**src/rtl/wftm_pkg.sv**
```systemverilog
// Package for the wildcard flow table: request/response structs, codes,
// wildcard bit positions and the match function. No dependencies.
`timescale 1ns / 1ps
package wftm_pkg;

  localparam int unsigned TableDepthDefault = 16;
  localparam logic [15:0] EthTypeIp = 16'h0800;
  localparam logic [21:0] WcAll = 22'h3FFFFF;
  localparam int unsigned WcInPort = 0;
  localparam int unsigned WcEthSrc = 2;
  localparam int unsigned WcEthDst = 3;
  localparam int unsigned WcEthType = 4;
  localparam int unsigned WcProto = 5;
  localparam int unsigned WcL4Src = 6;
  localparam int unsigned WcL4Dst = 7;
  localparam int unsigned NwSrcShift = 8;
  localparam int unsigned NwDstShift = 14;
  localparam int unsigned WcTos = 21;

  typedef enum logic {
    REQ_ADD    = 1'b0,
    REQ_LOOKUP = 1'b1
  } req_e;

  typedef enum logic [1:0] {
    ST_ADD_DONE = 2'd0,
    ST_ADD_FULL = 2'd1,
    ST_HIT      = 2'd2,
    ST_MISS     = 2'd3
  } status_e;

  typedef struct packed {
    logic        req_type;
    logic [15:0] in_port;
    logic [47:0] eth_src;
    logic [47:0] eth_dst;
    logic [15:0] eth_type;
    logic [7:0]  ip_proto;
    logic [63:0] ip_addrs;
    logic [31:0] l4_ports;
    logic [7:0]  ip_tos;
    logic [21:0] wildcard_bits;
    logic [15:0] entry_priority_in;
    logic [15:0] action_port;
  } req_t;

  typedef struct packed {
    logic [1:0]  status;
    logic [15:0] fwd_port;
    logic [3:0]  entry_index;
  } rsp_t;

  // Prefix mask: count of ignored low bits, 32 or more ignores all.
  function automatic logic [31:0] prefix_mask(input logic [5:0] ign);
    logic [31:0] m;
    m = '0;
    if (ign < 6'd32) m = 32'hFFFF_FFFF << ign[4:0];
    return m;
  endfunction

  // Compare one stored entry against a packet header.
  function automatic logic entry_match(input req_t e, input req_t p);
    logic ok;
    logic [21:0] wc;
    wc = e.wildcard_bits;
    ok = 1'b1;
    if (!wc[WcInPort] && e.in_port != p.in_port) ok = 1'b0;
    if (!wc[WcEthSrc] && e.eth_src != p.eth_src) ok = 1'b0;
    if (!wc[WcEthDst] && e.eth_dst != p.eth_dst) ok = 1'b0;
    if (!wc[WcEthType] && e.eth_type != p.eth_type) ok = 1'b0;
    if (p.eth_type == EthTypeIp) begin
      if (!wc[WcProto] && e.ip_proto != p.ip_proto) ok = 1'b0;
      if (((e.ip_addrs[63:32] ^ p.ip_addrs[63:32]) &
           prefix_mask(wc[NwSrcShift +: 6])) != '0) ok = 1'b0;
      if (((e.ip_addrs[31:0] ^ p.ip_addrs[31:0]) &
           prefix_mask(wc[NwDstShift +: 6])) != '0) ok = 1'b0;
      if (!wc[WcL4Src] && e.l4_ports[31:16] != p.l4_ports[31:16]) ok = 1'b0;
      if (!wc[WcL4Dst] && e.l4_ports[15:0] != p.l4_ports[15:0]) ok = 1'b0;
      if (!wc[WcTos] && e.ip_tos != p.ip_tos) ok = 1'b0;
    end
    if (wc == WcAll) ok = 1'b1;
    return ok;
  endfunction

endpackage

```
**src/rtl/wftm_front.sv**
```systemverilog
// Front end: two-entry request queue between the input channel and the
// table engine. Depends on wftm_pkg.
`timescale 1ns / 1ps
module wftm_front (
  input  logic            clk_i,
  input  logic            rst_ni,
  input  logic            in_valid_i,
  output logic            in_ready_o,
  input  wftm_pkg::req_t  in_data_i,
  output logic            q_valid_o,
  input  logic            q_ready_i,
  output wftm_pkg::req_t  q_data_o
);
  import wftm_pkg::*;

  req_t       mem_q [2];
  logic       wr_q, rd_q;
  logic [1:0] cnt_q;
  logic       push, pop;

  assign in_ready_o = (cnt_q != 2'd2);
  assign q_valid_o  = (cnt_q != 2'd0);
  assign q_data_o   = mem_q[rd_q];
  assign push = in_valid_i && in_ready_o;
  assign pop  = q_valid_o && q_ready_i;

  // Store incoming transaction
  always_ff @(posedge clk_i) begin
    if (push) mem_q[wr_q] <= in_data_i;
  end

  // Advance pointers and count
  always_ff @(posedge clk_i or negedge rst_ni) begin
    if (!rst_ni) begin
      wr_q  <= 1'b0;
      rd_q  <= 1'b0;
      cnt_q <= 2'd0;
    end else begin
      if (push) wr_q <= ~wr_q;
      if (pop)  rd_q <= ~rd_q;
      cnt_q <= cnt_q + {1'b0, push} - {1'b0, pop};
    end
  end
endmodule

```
____
:: YOUR ASSIGNMENT ::
Show each line of the data that contains the string "request".

:: RESULT FOR THIS TASK ::
// Package for the wildcard flow table: request/response structs, codes,
// Front end: two-entry request queue between the input channel and the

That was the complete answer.